Regions with significant populations
- • India

Languages
- Hindi, Bhojpuri

Religion
- • Hinduism

Related ethnic groups
- • Kewat • Bind • Beldar

= Nishad =

Hindu caste

The Nishad are a Hindu caste, found in the Indian states of Bihar and Uttar Pradesh.

In Bihar, the term refers to a group of around 20 communities whose traditional occupations centre on rivers, such as the Mallaah. There have been demands for these communities to be reclassified from Other Backwards Classes (OBC) to Scheduled Tribes.

In Uttar Pradesh, the term "Nishad" represents 17 OBC communities that have been proposed for Scheduled Caste status by the Samajwadi Party-controlled Government of Uttar Pradesh. However, this proposal, which relates to votebank politics and has been made in the past, has been stayed by the courts; a prior attempt was also rejected by the Government of India.

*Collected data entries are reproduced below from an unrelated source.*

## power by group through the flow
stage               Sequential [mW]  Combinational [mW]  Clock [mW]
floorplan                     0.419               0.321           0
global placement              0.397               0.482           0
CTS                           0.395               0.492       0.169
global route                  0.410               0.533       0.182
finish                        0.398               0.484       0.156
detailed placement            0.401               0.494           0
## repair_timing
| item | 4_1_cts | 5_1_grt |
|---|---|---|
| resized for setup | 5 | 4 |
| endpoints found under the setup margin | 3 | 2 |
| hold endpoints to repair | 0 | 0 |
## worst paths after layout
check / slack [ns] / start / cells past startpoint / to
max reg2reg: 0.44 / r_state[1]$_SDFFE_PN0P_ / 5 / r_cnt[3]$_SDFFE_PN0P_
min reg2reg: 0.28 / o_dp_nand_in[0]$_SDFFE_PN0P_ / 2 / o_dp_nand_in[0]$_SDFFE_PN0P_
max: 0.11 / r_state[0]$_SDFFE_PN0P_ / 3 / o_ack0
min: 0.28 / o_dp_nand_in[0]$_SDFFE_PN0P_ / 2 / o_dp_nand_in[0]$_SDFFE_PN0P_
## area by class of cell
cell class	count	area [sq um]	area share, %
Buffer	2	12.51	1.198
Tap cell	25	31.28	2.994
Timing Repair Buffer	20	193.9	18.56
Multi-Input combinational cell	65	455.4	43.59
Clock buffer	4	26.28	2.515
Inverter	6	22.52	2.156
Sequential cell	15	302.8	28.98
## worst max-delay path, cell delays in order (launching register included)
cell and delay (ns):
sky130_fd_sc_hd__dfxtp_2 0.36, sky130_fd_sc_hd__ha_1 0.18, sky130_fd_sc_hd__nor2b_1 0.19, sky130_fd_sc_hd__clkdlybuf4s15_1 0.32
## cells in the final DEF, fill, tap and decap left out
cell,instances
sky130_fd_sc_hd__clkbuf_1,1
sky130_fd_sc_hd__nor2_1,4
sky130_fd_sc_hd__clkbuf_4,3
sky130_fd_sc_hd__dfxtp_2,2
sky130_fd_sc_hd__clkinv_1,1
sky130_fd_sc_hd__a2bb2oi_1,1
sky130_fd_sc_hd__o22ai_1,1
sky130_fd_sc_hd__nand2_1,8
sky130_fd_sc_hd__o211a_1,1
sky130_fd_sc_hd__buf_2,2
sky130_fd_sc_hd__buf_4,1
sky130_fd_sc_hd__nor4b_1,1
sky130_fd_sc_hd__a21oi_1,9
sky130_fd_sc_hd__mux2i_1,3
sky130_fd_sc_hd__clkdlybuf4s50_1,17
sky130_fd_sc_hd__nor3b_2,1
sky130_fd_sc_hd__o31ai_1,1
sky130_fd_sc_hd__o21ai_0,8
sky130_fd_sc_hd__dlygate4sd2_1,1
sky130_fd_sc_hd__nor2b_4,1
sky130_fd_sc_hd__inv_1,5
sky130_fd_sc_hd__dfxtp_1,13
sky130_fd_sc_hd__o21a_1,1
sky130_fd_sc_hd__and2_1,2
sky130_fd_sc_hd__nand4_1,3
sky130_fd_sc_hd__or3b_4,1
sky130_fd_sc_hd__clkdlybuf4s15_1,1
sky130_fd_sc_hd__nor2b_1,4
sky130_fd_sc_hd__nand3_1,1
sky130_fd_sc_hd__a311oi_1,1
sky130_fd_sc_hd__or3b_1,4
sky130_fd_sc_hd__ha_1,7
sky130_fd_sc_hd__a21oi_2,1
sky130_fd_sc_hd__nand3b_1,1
===== config.mk =====
export PLATFORM = sky130hd
export DESIGN_NAME = multicycle_control
export DESIGN_NICKNAME = d
export VERILOG_FILES = /design/src/rtl/multicycle_control.sv
export SDC_FILE = /design/constraint.sdc
export NUM_CORES = 1
export LEC_CHECK = 0
export CAP_MARGIN = 30
export CORE_MARGIN = 8
export CORE_UTILIZATION = 43
export DETAILED_ROUTE_END_ITERATION = 8
export PLACE_DENSITY = 0.85
export SLEW_MARGIN = 10
export SYNTH_ARGS = -nofsm -noshare
export SYNTH_HDL_FRONTEND = slang
export SYNTH_SLANG_ARGS = --single-unit
export TNS_END_PERCENT = 10

===== constraint.sdc =====
create_clock -name clk -period 2.4 [get_ports clk]
set_input_delay 0.36 -clock clk [delete_from_list [all_inputs] [get_ports clk]]
set_output_delay 0.36 -clock clk [all_outputs]
set_load 0.005 [all_outputs]

===== src/rtl/multicycle_control.sv =====
// Main control FSM for the multicycle CPU datapath: sequences fetch/decode/execute/
// memory/write-back steps, drives datapath enables and mux selects, and emits ALUOp.
module multicycle_control (
  input  logic       clk,
  input  logic       rst,
  input  logic [5:0] opcode,
  input  logic       mem_ready,
  output logic       PCWrite,
  output logic       PCWriteCond,
  output logic       IorD,
  output logic       MemRead,
  output logic       MemWrite,
  output logic       MemtoReg,
  output logic       IRWrite,
  output logic       RegWrite,
  output logic       RegDst,
  output logic       ALUSrcA,
  output logic [1:0] PCSource,
  output logic [1:0] ALUSrcB,
  output logic [1:0] ALUOp,
  output logic [3:0] state,
  output logic       instr_done,
  output logic       illegal_op
);

  typedef enum logic [3:0] {
    S_FETCH     = 4'd0,
    S_DECODE    = 4'd1,
    S_MEM_ADDR  = 4'd2,
    S_MEM_READ  = 4'd3,
    S_MEM_WB    = 4'd4,
    S_MEM_WRITE = 4'd5,
    S_R_EXEC    = 4'd6,
    S_R_WB      = 4'd7,
    S_I_EXEC    = 4'd8,
    S_I_WB      = 4'd9,
    S_BRANCH    = 4'd10,
    S_JUMP      = 4'd11
  } state_t;

  localparam logic [5:0] OP_R    = 6'h00;
  localparam logic [5:0] OP_LW   = 6'h23;
  localparam logic [5:0] OP_SW   = 6'h2B;
  localparam logic [5:0] OP_BEQ  = 6'h04;
  localparam logic [5:0] OP_J    = 6'h02;
  localparam logic [5:0] OP_ADDI = 6'h08;
  localparam logic [5:0] OP_LUI  = 6'h0F;

  state_t state_q, state_d;

  // Strobes that commit architectural state; gated by reset below.
  logic pc_write, pc_write_cond, ir_write, mem_write, reg_write, done, illegal;

  always_ff @(posedge clk or posedge rst) begin
    if (rst) state_q <= S_FETCH;
    else     state_q <= state_d;
  end

  always_comb begin
    state_d       = state_q;
    pc_write      = 1'b0;
    pc_write_cond = 1'b0;
    ir_write      = 1'b0;
    mem_write     = 1'b0;
    reg_write     = 1'b0;
    done          = 1'b0;
    illegal       = 1'b0;
    IorD          = 1'b0;
    MemRead       = 1'b0;
    MemtoReg      = 1'b0;
    RegDst        = 1'b0;
    ALUSrcA       = 1'b0;
    PCSource      = 2'b00;
    ALUSrcB       = 2'b00;
    ALUOp         = 2'b00;
    case (state_q)
      S_FETCH: begin
        MemRead  = 1'b1;
        ALUSrcB  = 2'b01;
        ALUOp    = 2'b10;
        ir_write = mem_ready;
        pc_write = mem_ready;
        if (mem_ready) state_d = S_DECODE;
      end
      S_DECODE: begin
        ALUSrcB = 2'b11;
        ALUOp   = 2'b10;
        case (opcode)
          OP_LW, OP_SW:    state_d = S_MEM_ADDR;
          OP_R:            state_d = S_R_EXEC;
          OP_ADDI, OP_LUI: state_d = S_I_EXEC;
          OP_BEQ:          state_d = S_BRANCH;
          OP_J:            state_d = S_JUMP;
          default: begin
            state_d = S_FETCH;
            illegal = 1'b1;
            done    = 1'b1;
          end
        endcase
      end
      S_MEM_ADDR: begin
        ALUSrcA = 1'b1;
        ALUSrcB = 2'b10;
        ALUOp   = 2'b10;
        state_d = (opcode == OP_LW) ? S_MEM_READ : S_MEM_WRITE;
      end
      S_MEM_READ: begin
        MemRead = 1'b1;
        IorD    = 1'b1;
        if (mem_ready) state_d = S_MEM_WB;
      end
      S_MEM_WB: begin
        reg_write = 1'b1;
        MemtoReg  = 1'b1;
        done      = 1'b1;
        state_d   = S_FETCH;
      end
      S_MEM_WRITE: begin
        mem_write = 1'b1;
        IorD      = 1'b1;
        done      = mem_ready;
        if (mem_ready) state_d = S_FETCH;
      end
      S_R_EXEC: begin
        ALUSrcA = 1'b1;
        state_d = S_R_WB;
      end
      S_R_WB: begin
        reg_write = 1'b1;
        RegDst    = 1'b1;
        done      = 1'b1;
        state_d   = S_FETCH;
      end
      S_I_EXEC: begin
        ALUSrcA = 1'b1;
        ALUSrcB = 2'b10;
        ALUOp   = (opcode == OP_LUI) ? 2'b11 : 2'b10;
        state_d = S_I_WB;
      end
      S_I_WB: begin
        reg_write = 1'b1;
        done      = 1'b1;
        state_d   = S_FETCH;
      end
      S_BRANCH: begin
        ALUSrcA       = 1'b1;
        ALUOp         = 2'b01;
        pc_write_cond = 1'b1;
        PCSource      = 2'b01;
        done          = 1'b1;
        state_d       = S_FETCH;
      end
      S_JUMP: begin
        pc_write = 1'b1;
        PCSource = 2'b10;
        done     = 1'b1;
        state_d  = S_FETCH;
      end
      default: state_d = S_FETCH;
    endcase
  end

  assign PCWrite     = pc_write      & ~rst;
  assign PCWriteCond = pc_write_cond & ~rst;
  assign IRWrite     = ir_write      & ~rst;
  assign MemWrite    = mem_write     & ~rst;
  assign RegWrite    = reg_write     & ~rst;
  assign instr_done  = done          & ~rst;
  assign illegal_op  = illegal       & ~rst;
  assign state       = state_q;

endmodule
**config.mk**
```make
export PLATFORM = sky130hd
export DESIGN_NAME = cursor_control
export DESIGN_NICKNAME = d
export VERILOG_FILES = /design/src/rtl/cursor_control.sv
export SDC_FILE = /design/constraint.sdc
export NUM_CORES = 1
export LEC_CHECK = 0
export BUFFER_PORTS_ARGS = -buffer_cell sky130_fd_sc_hd__buf_4
export CAP_MARGIN = 20
export CORE_ASPECT_RATIO = 1.2
export CORE_MARGIN = 10
export CORE_UTILIZATION = 55
export DETAILED_ROUTE_END_ITERATION = 10
export GPL_ROUTABILITY_DRIVEN = 1
export MAX_ROUTING_LAYER = met4
export PLACE_DENSITY = 0.78
export REMOVE_ABC_BUFFERS = 1
export SYNTH_ARGS = -nofsm -noshare
export SYNTH_HDL_FRONTEND = slang
export SYNTH_SLANG_ARGS = --single-unit
```
**constraint.sdc**
```tcl
create_clock -name clk_in -period 25 [get_ports clk_in]
set_clock_uncertainty 0.15 [all_clocks]
set_input_delay 1.25 -clock clk_in [delete_from_list [all_inputs] [get_ports clk_in]]
set_output_delay 1.25 -clock clk_in [all_outputs]
set_load 0.01 [all_outputs]
```
**src/rtl/cursor_control.sv**
```systemverilog
// Cursor/viewport controller: synchronised and debounced buttons drive per-direction auto-repeat FSMs that step a
// toroidal 512x512 cursor, with a view window that follows it, click pulses (btnc or paint mode) and a speed latch.
module cursor_control #(
  parameter int LOG_DEBOUNCE_COUNT = 20,
  parameter int LOG_WAIT_COUNT     = 25,
  parameter int VIEW_W             = 80,
  parameter int VIEW_H             = 60
) (
  input  logic        clk_in,
  input  logic        rst_in,
  input  logic        btnu_in,
  input  logic        btnd_in,
  input  logic        btnl_in,
  input  logic        btnr_in,
  input  logic        btnc_in,
  input  logic [15:0] sw_in,
  input  logic        logic_done_in,
  output logic [8:0]  cursor_x_out,
  output logic [8:0]  cursor_y_out,
  output logic [8:0]  view_x_out,
  output logic [8:0]  view_y_out,
  output logic        click_out,
  output logic [3:0]  speed_out
);

  typedef enum logic [1:0] {IDLE, MOVE, HOLD} dir_state_t;

  localparam logic [8:0] VW = VIEW_W[8:0];
  localparam logic [8:0] VH = VIEW_H[8:0];

  // Bit order: 0 up, 1 down, 2 left, 3 right, 4 centre, 5 paint switch.
  logic [5:0] raw, sync1, sync2, level, level_q, press;
  logic [3:0] spd1, spd2;
  logic [LOG_DEBOUNCE_COUNT-1:0] db_cnt [6];

  dir_state_t state [4];
  dir_state_t nxt   [4];
  logic [LOG_WAIT_COUNT-1:0] hold_cnt [4];
  logic [3:0] block, step;

  logic [8:0] nx, ny, dx, dy, nvx, nvy;
  logic       unused_sw;

  assign raw       = {sw_in[14], btnc_in, btnr_in, btnl_in, btnd_in, btnu_in};
  assign unused_sw = ^{sw_in[15], sw_in[13:4]};
  assign press     = level & ~level_q;
  assign block     = {level[2], level[3], level[0], level[1]};

  always_ff @(posedge clk_in or posedge rst_in) begin
    if (rst_in) begin
      sync1   <= '0;
      sync2   <= '0;
      spd1    <= '0;
      spd2    <= '0;
      level   <= '0;
      level_q <= '0;
      for (int i = 0; i < 6; i++) db_cnt[i] <= '0;
    end else begin
      sync1   <= raw;
      sync2   <= sync1;
      spd1    <= sw_in[3:0];
      spd2    <= spd1;
      level_q <= level;
      // Any sample that agrees with the current level restarts the count.
      for (int i = 0; i < 6; i++) begin
        if (sync2[i] == level[i]) begin
          db_cnt[i] <= '0;
        end else if (&db_cnt[i]) begin
          level[i]  <= sync2[i];
          db_cnt[i] <= '0;
        end else begin
          db_cnt[i] <= db_cnt[i] + 1'b1;
        end
      end
    end
  end

  always_ff @(posedge clk_in or posedge rst_in) begin
    if (rst_in) begin
      for (int i = 0; i < 4; i++) begin
        state[i]    <= IDLE;
        hold_cnt[i] <= '0;
      end
    end else begin
      for (int i = 0; i < 4; i++) begin
        state[i]    <= nxt[i];
        hold_cnt[i] <= (state[i] == HOLD && nxt[i] == HOLD) ? hold_cnt[i] + 1'b1 : '0;
      end
    end
  end

  always_comb begin
    for (int i = 0; i < 4; i++) begin
      nxt[i]  = state[i];
      step[i] = 1'b0;
      case (state[i])
        IDLE: if (press[i]) nxt[i] = MOVE;
        MOVE: begin
          nxt[i]  = HOLD;
          step[i] = 1'b1;
        end
        HOLD: if (&hold_cnt[i]) nxt[i] = MOVE;
        default: nxt[i] = IDLE;
      endcase
      // Release or an opposing press parks the direction and suppresses its step.
      if (!level[i] || block[i]) begin
        nxt[i]  = IDLE;
        step[i] = 1'b0;
      end
    end
  end

  always_comb begin
    nx = cursor_x_out;
    ny = cursor_y_out;
    if (step[3])      nx = cursor_x_out + 9'd1;
    else if (step[2]) nx = cursor_x_out - 9'd1;
    if (step[1])      ny = cursor_y_out + 9'd1;
    else if (step[0]) ny = cursor_y_out - 9'd1;
    dx  = nx - view_x_out;
    dy  = ny - view_y_out;
    nvx = view_x_out;
    nvy = view_y_out;
    if (dx == 9'h1FF)  nvx = view_x_out - 9'd1;
    else if (dx == VW) nvx = view_x_out + 9'd1;
    if (dy == 9'h1FF)  nvy = view_y_out - 9'd1;
    else if (dy == VH) nvy = view_y_out + 9'd1;
  end

  always_ff @(posedge clk_in or posedge rst_in) begin
    if (rst_in) begin
      cursor_x_out <= '0;
      cursor_y_out <= '0;
      view_x_out   <= '0;
      view_y_out   <= '0;
      click_out    <= 1'b0;
      speed_out    <= '0;
    end else begin
      cursor_x_out <= nx;
      cursor_y_out <= ny;
      view_x_out   <= nvx;
      view_y_out   <= nvy;
      // Paint clicks land in the same cycle the cursor moves.
      click_out    <= press[4] | (level[5] & (|step));
      if (logic_done_in) speed_out <= spd2;
    end
  end

endmodule

```
==> run_results.csv <==
group,metric,value,unit
setup_path,end_kind,"flip-flop",
synthesis,ys.flop_type,"dfrtp_1",
synthesis,yosysUniqueCellTypes,68,
synthesis,ys_seq_area_frac,0.512,
detailed_routing,drt-initial-drc-count,647,
layout,mostFrequentLayoutCells,"dfrtp_1, nor2_1, xor2_1",
clocking,clk_pin_slew_worst_paths,0.06,ns
timing,min_period,6.08,ns
synthesis,syn_inst,1439,
power,leakagePower,7.58,nW
global_routing,grt_pass1_vias,10500,
floorplanning,fp.dieH,199,microns
global_routing,grt_usage,0.164,
timing,worst_slew_pin_slew,0.949,ns
floorplanning,core,0.0263,sq mm
power,power_density,61.0,mW/mm^2
floorplanning,start_util,0.558,
detailed_routing,wl_per_cell,14.0,microns
layout,diodes,0,
setup_path,crit_slowest_cell,"nor4bb_4",
place,io_buffers,53,
power,peakVddDrop,50.7,uV
timing,setup_violations,0,
place,dp_slack,18.98,ns
layout,area_growth,12.8,%
clocking,clkLatencyLatePin,0.56,ns
floorplanning,pin_count,65,
floorplanning,dieArea,0.0336,sq mm
setup_path,critPathMaxFanout,13,
detailed_routing,drt-vias-per-instance,5.40,
clocking,clockBufferDepth,3,
clocking,clkSinkCount,300,
setup_path,start_kind,"flip-flop",
worst_hold_path,hp-class,"reg2reg",
setup_path,critPathRequiredTime,25.34,ns
timing,rsz0062_at_grt,"no",
layout,final_common_cell,"dfrtp_1",
setup_path,crit_chain,"nor4bb_4 > nor2_1 > xnor2_1 > ha_1 > inv_1 > fa_1 > a21o_1 > a21oi_1 > xnor2_1 > nand2_1 > or4_1 > or3_1 > fa_1 > nor2b_1 > o21ai_0 > a21boi_0 > o21ai_0 > a21oi_1 > nand3_1 > o21ai_1 > xor2_1",
layout,drive_gt1_frac,0.0910,
detailed_routing,vias,10000,
setup_path,crit_arrival,6.41,ns
place,hpwl,17.3,mm
synthesis,ys.warnings.count,0,
synthesis,synth-edff-count,0,
clocking,postCtsSetupBuffers,0,
synthesis,synthArstFlopShare,1.00,
setup_path,regToRegSetupSlack,18.92,ns
place,place_congestion,0.830,
detailed_routing,firstDrtPassIters,4,
synthesis,ys_seq_elements,300,
clocking,h-tree-depth,1,
layout,postLayoutCoreUtil,0.630,
timing,fmax,0.165,GHz
setup_path,max_stage_delay,0.67,ns
run,drv_cap,0,
synthesis,avgSynthCellArea,10.2,sq um
timing,slew-limit-headroom,0.366,
global_routing,grt_overflow,0,
global_routing,antenna_found_initial,0,
detailed_routing,postRouteAntennaNets,0,
timing,hold_violations,0,
detailed_routing,drc,0,
global_routing,grt_pass1_wl,47.4,mm
layout,nets,1576,
setup_path,critPathKind,"reg2reg",
timing,finalCritPeriodShare,0.243,
global_routing,grt_max_degree,82,
detailed_routing,routed_wirelength,26.0,mm
floorplanning,rows,65,
synthesis,syn_area,0.0147,sq mm
clocking,cts_tree,"done",
clocking,cts_buffers,30,
clocking,cts_root_buffer,"clkbuf_16",
timing,slew_violations,0,
clocking,postCtsHoldBufs,0,
timing,setup_tns,0,ns
timing,layout_setup_ws,18.92,ns
floorplanning,die_w,169,microns
clocking,ctsResizeCount,0,
outcome,outcome,"completed",
power,p_total,1.01,mW
[cell type report]
class | count | area (sq um)
fill | 2132 | 9730
sequential | 300 | 7510
multi-input combinational | 1061 | 6840
clock buffer | 36 | 823
timing repair buffer | 60 | 450
tap | 335 | 419
clock inverter | 19 | 289
inverter | 51 | 204
[per-stage QoR]
step / hold WS, ns / cell area (sq um) / std cells
detailed placement: 0.186 / 15400 / 1807
finish: 0.196 / 16500 / 1862
CTS: 0.199 / 16500 / 1862
global route: 0.202 / 16500 / 1862
floorplan: 0.181 / 14500 / 1412
global placement: 0.182 / 15400 / 1806
[power breakdown]
part / leakage, nW / total, mW / switching [mW] / internal (mW)
sequential: 4.12 / 0.494 / 0.00337 / 0.490
combinational: 2.91 / 0.0213 / 0.0153 / 0.00596
clock: 0.544 / 0.494 / 0.187 / 0.306
[critical path: cells and delay by family, from the launching register on]
kind / cells / cell delay, ns
xor+xnor: 3 / 0.62
fa+ha+maj: 3 / 1.08
compound gates: 7 / 1.43
simple gates: 7 / 2.17
flops: 1 / 0.49
buf+inv: 1 / 0.05
[cells by family after synthesis]
| family | Yosys count | share of synthesized area |
|---|---|---|
| compound gates | 108 | 0.0482 |
| mux | 23 | 0.0166 |
| xor+xnor | 242 | 0.146 |
| fa+ha+maj | 48 | 0.0430 |
| buf+inv | 78 | 0.0212 |
| flops | 300 | 0.512 |
| simple gates | 640 | 0.213 |
[path summary, 6_finish.rpt]
check                                end      from  cells past startpoint
min reg2reg                      spd2[1]   spd1[1]                      0
max                        view_x_out[8]  level[2]                     21
min in group asynchronous   speed_out[1]    rst_in                      2
max in group asynchronous     db_cnt[60]    rst_in                      3
min                              spd2[1]   spd1[1]                      0
max reg2reg                view_x_out[8]  level[2]                     21
[state kept, by name (all words and copies together), names as in the netlist, 8 cells and up]
name	cells
db_cnt	120
hold_cnt	100
cursor_x_out	9
cursor_y_out	9
view_x_out	9
view_y_out	9
state	8
[synthesized netlist by cell type, types with 5 or more instances]
cell type,instances,area [sq um]
nand3_1,91,455
a31oi_1,5,31.3
nor3_1,15,75.1
dfrtp_1,300,7510
nand2b_1,6,37.5
nand4_1,36,225
and3_1,61,382
or3_1,11,68.8
mux2i_1,13,130
nor2b_1,9,56.3
ha_1,44,551
nor2_1,253,950
nor3b_1,5,37.5
inv_1,50,188
a21o_1,7,52.6
and4_1,16,140
clkbuf_1,18,67.6
o21ai_0,24,120
a21oi_1,35,175
mux2_2,9,101
xor2_1,156,1370
o21a_1,8,60.1
nand2_1,101,379
xnor2_1,85,744
and2_1,11,68.8
[metal layers]
layer,wire [microns],GRT usage,vias to the layer above
li1,-,-,4993
met1,11500,0.198,4916
met2,13200,0.286,103
met3,807,0.0235,34
met4,450,0.0397,0
met5,0,-,-
Note: power is estimated with default switching activity, not from simulation.
$ cat config.mk
export PLATFORM = sky130hd
export DESIGN_NAME = card_dealer
export DESIGN_NICKNAME = d
export VERILOG_FILES = /design/src/rtl/card_dealer.sv
export SDC_FILE = /design/constraint.sdc
export NUM_CORES = 1
export LEC_CHECK = 0
export ABC_AREA = 1
export BUFFER_PORTS_ARGS = -buffer_cell sky130_fd_sc_hd__buf_2
export CORE_UTILIZATION = 47
export CTS_BUF_LIST = sky130_fd_sc_hd__clkbuf_8
export CTS_CLUSTER_SIZE = 14
export DETAILED_ROUTE_END_ITERATION = 10
export PLACE_DENSITY = 0.62
export SETUP_SLACK_MARGIN = 0.1
export SKIP_LAST_GASP = 1
export SLEW_MARGIN = 20
export SYNTH_ARGS = -nofsm -noshare
export SYNTH_HDL_FRONTEND = slang
export SYNTH_SLANG_ARGS = --single-unit
$ cat constraint.sdc
create_clock -name clk -period 2.3 [get_ports clk]
set_clock_uncertainty 0.15 [all_clocks]
set_input_delay 0.23 -clock clk [delete_from_list [all_inputs] [get_ports clk]]
set_output_delay 0.23 -clock clk [all_outputs]
set_load 0.02 [all_outputs]
$ cat src/rtl/card_dealer.sv
// Finite-deck card dealer: filters the LFSR rank stream against per-rank usage
// and returns one dealt card (rank, blackjack value) per request.
module card_dealer #(
  parameter int COPIES_PER_RANK = 4,
  parameter int MAX_TRIES       = 32
) (
  input  logic       clk,
  input  logic       rst,
  input  logic       shuffle,
  input  logic       deal_req,
  input  logic [3:0] rnd,
  output logic       busy,
  output logic       card_valid,
  output logic [3:0] card_rank,
  output logic [3:0] card_value,
  output logic       card_is_ace,
  output logic [5:0] cards_left,
  output logic       deck_empty,
  output logic       err
);

  localparam logic [5:0] DECK_SIZE = 6'(13 * COPIES_PER_RANK);
  localparam logic [2:0] COPIES    = 3'(COPIES_PER_RANK);
  localparam logic [7:0] LAST_TRY  = 8'(MAX_TRIES - 1);

  typedef enum logic {IDLE, DRAW} state_t;

  state_t     state_q;
  logic [2:0] usage_q [13];
  logic [5:0] cards_left_q;
  logic [7:0] tries_q;
  logic [3:0] card_rank_q;
  logic [3:0] card_value_q;
  logic       card_is_ace_q;
  logic       card_valid_q;
  logic       err_q;

  logic [2:0] sel_cnt;
  logic       in_range;
  logic       accept;

  function automatic logic [3:0] rank_value(input logic [3:0] r);
    if (r == 4'd1)       rank_value = 4'd11;
    else if (r >= 4'd11) rank_value = 4'd10;
    else                 rank_value = r;
  endfunction

  // Usage count of the rank currently offered by the LFSR.
  always_comb begin
    sel_cnt = 3'd0;
    for (int r = 0; r < 13; r++) begin
      if (rnd == 4'(r + 1)) sel_cnt = usage_q[r];
    end
    in_range = (rnd >= 4'd1) && (rnd <= 4'd13);
    accept   = in_range && (sel_cnt < COPIES);
  end

  always_ff @(posedge clk or posedge rst) begin
    if (rst) begin
      state_q       <= IDLE;
      for (int r = 0; r < 13; r++) usage_q[r] <= 3'd0;
      cards_left_q  <= DECK_SIZE;
      tries_q       <= 8'd0;
      card_rank_q   <= 4'd0;
      card_value_q  <= 4'd0;
      card_is_ace_q <= 1'b0;
      card_valid_q  <= 1'b0;
      err_q         <= 1'b0;
    end else begin
      card_valid_q <= 1'b0;
      err_q        <= 1'b0;
      case (state_q)
        IDLE: begin
          if (shuffle) begin
            for (int r = 0; r < 13; r++) usage_q[r] <= 3'd0;
            cards_left_q <= DECK_SIZE;
          end else if (deal_req) begin
            if (deck_empty) begin
              err_q <= 1'b1;
            end else begin
              state_q <= DRAW;
              tries_q <= 8'd0;
            end
          end
        end
        DRAW: begin
          // Shuffle aborts silently; the last dealt card stays on the outputs.
          if (shuffle) begin
            for (int r = 0; r < 13; r++) usage_q[r] <= 3'd0;
            cards_left_q <= DECK_SIZE;
            state_q      <= IDLE;
          end else if (accept) begin
            for (int r = 0; r < 13; r++) begin
              if (rnd == 4'(r + 1)) usage_q[r] <= usage_q[r] + 3'd1;
            end
            cards_left_q  <= cards_left_q - 6'd1;
            card_rank_q   <= rnd;
            card_value_q  <= rank_value(rnd);
            card_is_ace_q <= (rnd == 4'd1);
            card_valid_q  <= 1'b1;
            state_q       <= IDLE;
          end else if (tries_q == LAST_TRY) begin
            err_q   <= 1'b1;
            state_q <= IDLE;
          end else begin
            tries_q <= tries_q + 8'd1;
          end
        end
        default: state_q <= IDLE;
      endcase
    end
  end

  assign busy        = (state_q == DRAW);
  assign card_valid  = card_valid_q;
  assign card_rank   = card_rank_q;
  assign card_value  = card_value_q;
  assign card_is_ace = card_is_ace_q;
  assign cards_left  = cards_left_q;
  assign deck_empty  = (cards_left_q == 6'd0);
  assign err         = err_q;

endmodule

==Formation of Nishad identity==
Nishads, according to Badri Narayan is a term denoting various communities whose traditional occupations has remained water-centric including sand dredging, Boating and Fishing. Since 1930s various caste organisation claiming to represent these communities started holding conferences with the central aim of uniting all these communities under the umbrella term "Nishad". Earlier these communities were classified as "Most Backward Caste", but in socio-economic status they were more close to Scheduled Castes. The organisation like Rashtriya Nishad Sangh,Shri ramasakha guhraj nishad seva samiti dholpur (Raj.), Nishad Kalyan Sabha, Maharaja Nishadraj Guhya Smarak Samiti were some of the organisation based in Uttar Pradesh which are hosting numerous Ekta Rally (unity conferences) to unify these caste groups.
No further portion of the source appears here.